Após certo período, o ombro com restrição da rotação interna passa a funcionar de modo alterado e sua rotação não ocorre mais no centro da articulação. Isto ocasiona um tensionamento excessivo de um tendão que tem origem no lábio da glenóide, chamado “cabeça longa do bíceps”.  Esta é a origem ou causa das lesões SLAP ou lesões do lábio superior da glenóide.  Leia mais sobre o diagnóstico e tratamento no artigo lesão SLAP.

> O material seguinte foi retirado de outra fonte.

From an optimization exercise on the open Yosys and OpenROAD flow, aimed at small area and a short achievable clock period; shortcuts taken in it are not production practice.
At most, simulation tests tie the RTL to the original design; equivalence was not proved.
No functional check of the RTL was part of run 3.
Power and IR drop assume default switching activity.

$ cat flow/config.mk
export PLATFORM = sky130hd
export DESIGN_NAME = bist
export DESIGN_NICKNAME = bist
export VERILOG_FILES = /design/flow/design.v
export SDC_FILE = /design/flow/constraint.sdc
export NUM_CORES = 4
export LEC_CHECK = 0
export CAP_MARGIN = 20
export CORE_MARGIN = 2
export CORE_UTILIZATION = 60
export CTS_BUF_LIST = sky130_fd_sc_hd__clkbuf_16
export CTS_CLUSTER_DIAMETER = 70
export CTS_CLUSTER_SIZE = 25
export PLACE_DENSITY = 0.8
export SETUP_SLACK_MARGIN = 2.6
export SLEW_MARGIN = 20
export SYNTH_HIERARCHICAL = 1
$ cat flow/constraint.sdc
create_clock -name core_clock -period 5.0 [get_ports {clk}]
set_input_delay 1.0000 -clock core_clock [delete_from_list [all_inputs] [get_ports {clk}]]
set_output_delay 1.0000 -clock core_clock [all_outputs]
set_load 0.01 [all_outputs]
This design comes from an exercise in tuning for small area, a short achievable clock period and few clock cycles per item on the open sky130 flow, not from production work.
Function was checked by simulation only, so behaviour that the tests miss may differ from the original.
Power figures rest on the tool's default switching activity, not on a simulated workload.

==> flow/design.v, too long to show whole: its modules and the start of the top module <==
// module fpm: 1060 lines
// module fpm_fa: 4 lines
// module fpm_han: 4 lines
module fpm(
  input clk,
  input rst,
  input [31:0] number_in,
  input number_a_valid,
  output number_a_ready,
  input number_b_valid,
  output number_b_ready,
  output [31:0] number_out,
  output result_valid
);
  // ...
==> flow/run.sh <==
#!/bin/bash
# synth_recipe.tcl (not shown) runs the flow's synth.tcl, then flattens the netlist and writes it again
# the make line also repeats each setting of config.mk as NAME=value (left out here)
make -C /OpenROAD-flow-scripts/flow DESIGN_CONFIG=/design/flow/config.mk WORK_HOME=/design/flow/orfs CLKGATE_MAP_FILE= SYNTH_SCRIPT=/design/flow/synth_recipe.tcl finish
==> flow/config.mk <==
export PLATFORM = sky130hd
export DESIGN_NAME = fpm
export DESIGN_NICKNAME = fpm
export VERILOG_FILES = /design/flow/design.v
export SDC_FILE = /design/flow/constraint.sdc
export NUM_CORES = 4
export LEC_CHECK = 0
export CAP_MARGIN = 20
export CORE_MARGIN = 2
export CORE_UTILIZATION = 40
export CTS_BUF_LIST = sky130_fd_sc_hd__clkbuf_4
export SETUP_SLACK_MARGIN = 5
export SLEW_MARGIN = 20
export SYNTH_HIERARCHICAL = 1
==> flow/constraint.sdc <==
create_clock -name core_clock -period 9.0 [get_ports {clk}]
set_input_delay 1.8000 -clock core_clock [delete_from_list [all_inputs] [get_ports {clk}]]
set_output_delay 1.8000 -clock core_clock [all_outputs]
set_load 0.01 [all_outputs]
Source: an optimization exercise on an open RTL-to-GDS flow (aim: small area). Production flows keep margins and buffers that such runs may drop.
The RTL was checked by simulation tests, not by an equivalence proof against the original design.
The clock input has no modelled driver; a real chip could not lean on it and would need a root buffer or a full tree.
Power and IR drop assume default switching activity.

== alpha ==
==> flow/design.v <==
module SEDE (input clk,
	     input rst,
	     input [7:0] pix_data,
	     output reg valid,
	     output reg [7:0] edge_out,
	     output reg busy);
	reg [8*32-1:0] sp;    
	reg [8*34-1:0] sn;    
	always @(posedge clk) begin
		sp <= {sp[8*31-1:0], pix_data};
		sn <= {sn[8*33-1:0], ~sp[8*31 +: 8]};
	end
	wire [7:0] na = sn[8*33 +: 8];   
	wire [7:0] nb = sn[8*32 +: 8];   
	wire [7:0] nc = sn[8*1  +: 8];   
	wire [7:0] pd = sp[8*31 +: 8];   
	wire [7:0] pe = sp[8*0  +: 8];   
	wire [7:0] pf = pix_data;        
	reg [10:0] cnt;
	wire en = ~cnt[10] | cnt[9];
	wire [10:0] inc;
	wire [10:0] cy;
	sede_ha u_inc0 (.a(cnt[0]), .b(en), .s(inc[0]), .co(cy[0]));
	genvar gi;
	generate
		for (gi = 1; gi < 10; gi = gi + 1) begin : g_inc
			sede_ha u_inc (.a(cnt[gi]), .b(cy[gi-1]), .s(inc[gi]), .co(cy[gi]));
		end
	endgenerate
	assign inc[10] = cnt[10] ^ cy[9];
	assign cy[10] = 1'b0;
	always @(posedge clk or posedge rst)
		if (rst)
			cnt <= 11'h7ff;
		else
			cnt <= inc;
	wire [10:0] t;
	wire w1, w2;
	sede_fa u_w1 (.a(na[0]), .b(nb[0]), .c(nc[0]), .s(w1), .co(w2));
	wire w3, w4;
	sede_fa u_w3 (.a(pd[0]), .b(pe[0]), .c(w1), .s(w3), .co(w4));
	wire w5, w6;
	sede_ha u_w5 (.a(w3), .b(pf[0]), .s(w5), .co(w6));
	wire w7, w8;
	sede_fa u_w7 (.a(na[1]), .b(nb[1]), .c(nc[1]), .s(w7), .co(w8));
	wire w9, w10;
	sede_fa u_w9 (.a(pd[1]), .b(pe[1]), .c(w2), .s(w9), .co(w10));
	wire w11, w12;
	sede_fa u_w11 (.a(w7), .b(w4), .c(w9), .s(w11), .co(w12));
	wire w13, w14;
	sede_fa u_w13 (.a(w11), .b(pf[1]), .c(w6), .s(w13), .co(w14));
	wire w15 = ~w13;
	wire w16, w17;
	sede_fa u_w16 (.a(na[2]), .b(nb[2]), .c(nc[2]), .s(w16), .co(w17));
	wire w18, w19;
	sede_fa u_w18 (.a(pd[2]), .b(pe[2]), .c(w8), .s(w18), .co(w19));
	wire w20, w21;
	sede_fa u_w20 (.a(w16), .b(w10), .c(w18), .s(w20), .co(w21));
	wire w22, w23;
	sede_fa u_w22 (.a(w12), .b(w20), .c(pf[2]), .s(w22), .co(w23));
	wire w24, w25;
	sede_fa u_w24 (.a(w22), .b(w14), .c(w13), .s(w24), .co(w25));
	wire w26, w27;
	sede_fa u_w26 (.a(na[3]), .b(nb[3]), .c(nc[3]), .s(w26), .co(w27));
	wire w28, w29;
	sede_fa u_w28 (.a(pd[3]), .b(pe[3]), .c(w17), .s(w28), .co(w29));
	wire w30, w31;
	sede_fa u_w30 (.a(w26), .b(w19), .c(w28), .s(w30), .co(w31));
	wire w32, w33;
	sede_fa u_w32 (.a(w21), .b(w30), .c(pf[3]), .s(w32), .co(w33));
	wire w34, w35;
	sede_fa u_w34 (.a(w23), .b(w32), .c(w25), .s(w34), .co(w35));
	wire w36, w37;
	sede_fa u_w36 (.a(na[4]), .b(nb[4]), .c(nc[4]), .s(w36), .co(w37));
	wire w38, w39;
	sede_fa u_w38 (.a(pd[4]), .b(pe[4]), .c(w27), .s(w38), .co(w39));
	wire w40, w41;
	sede_fa u_w40 (.a(w36), .b(w29), .c(w38), .s(w40), .co(w41));
	wire w42, w43;
	sede_fa u_w42 (.a(w31), .b(w40), .c(pf[4]), .s(w42), .co(w43));
	wire w44, w45;
	sede_fa u_w44 (.a(w33), .b(w42), .c(w35), .s(w44), .co(w45));
	wire w46, w47;
	sede_fa u_w46 (.a(na[5]), .b(nb[5]), .c(nc[5]), .s(w46), .co(w47));
	wire w48, w49;
	sede_fa u_w48 (.a(pd[5]), .b(pe[5]), .c(w37), .s(w48), .co(w49));
	wire w50, w51;
	sede_fa u_w50 (.a(w46), .b(w39), .c(w48), .s(w50), .co(w51));
	wire w52, w53;
	sede_fa u_w52 (.a(w41), .b(w50), .c(pf[5]), .s(w52), .co(w53));
	wire w54, w55;
	sede_fa u_w54 (.a(w43), .b(w52), .c(w45), .s(w54), .co(w55));
	wire w56, w57;
	sede_fa u_w56 (.a(na[6]), .b(nb[6]), .c(nc[6]), .s(w56), .co(w57));
	wire w58, w59;
	sede_fa u_w58 (.a(pd[6]), .b(pe[6]), .c(w47), .s(w58), .co(w59));
	wire w60, w61;
	sede_fa u_w60 (.a(w56), .b(w49), .c(w58), .s(w60), .co(w61));
	wire w62, w63;
	sede_fa u_w62 (.a(w51), .b(w60), .c(pf[6]), .s(w62), .co(w63));
	wire w64, w65;
	sede_fa u_w64 (.a(w53), .b(w62), .c(w55), .s(w64), .co(w65));
	wire w66, w67;
	sede_fa u_w66 (.a(na[7]), .b(nb[7]), .c(nc[7]), .s(w66), .co(w67));
	wire w68, w69;
	sede_fa u_w68 (.a(pd[7]), .b(pe[7]), .c(w57), .s(w68), .co(w69));
	wire w70, w71;
	sede_fa u_w70 (.a(w66), .b(w59), .c(w68), .s(w70), .co(w71));
	wire w72, w73;
	sede_fa u_w72 (.a(w61), .b(w70), .c(pf[7]), .s(w72), .co(w73));
	wire w74, w75;
	sede_fa u_w74 (.a(w63), .b(w72), .c(w65), .s(w74), .co(w75));
	wire w76, w77;
	sede_fa u_w76 (.a(w67), .b(w69), .c(w71), .s(w76), .co(w77));
	wire w78, w79;
	sede_fa u_w78 (.a(w76), .b(w73), .c(w75), .s(w78), .co(w79));
	wire w80, w81;
	sede_ha u_w80 (.a(w77), .b(w79), .s(w80), .co(w81));
	assign t = {w81, w80, w78, w74, w64, w54, w44, w34, w24, w15, w5};
	wire border = (cnt[10:6] == 5'd0) || (cnt[4:1] == 4'd0) || cnt[10];
	wire zero = border | t[10] | (t[9] & t[8]);
	wire [7:0] res = ~({8{zero}} | ({8{t[9]}} & t[7:0]));
	always @(posedge clk)
		edge_out <= res;
	always @(*) begin
		busy = cnt[10];
		valid = (cnt >= 11'd34);
	end
endmodule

Ressonância magnética demonstrando lesão SLAP

Ressonância magnética demonstrando lesão SLAP

Outra alteração frequente nos atletas de vôlei  é a discinesia escapular. A escápula faz a principal conexão e a transmissão de força entre o tronco e o ombro,  sendo a base para a origem e inserção de diversos músculos. Um desbalanço da musculatura ao redor da escápula pode levar a uma movimentação inadequada deste osso durante a elevação do braço. Os músculos peitorais maior e menor encurtados deslocam a escápula para frente e o músculo trapézio para cima. Esta alteração dinâmica no posicionamento da escápula pode diminuir o espaço entre a cabeça do úmero e o acrômio, local onde passam os tendões do manguito rotador. Isto pode gerar um processo inflamatório nos tendões (tendinite) e da bursa subacromial (bursite).

 

O diagnóstico da discinesia da escápula é clínico, exames de imagem raramente são necessários. Leia mais em tendinites do ombro.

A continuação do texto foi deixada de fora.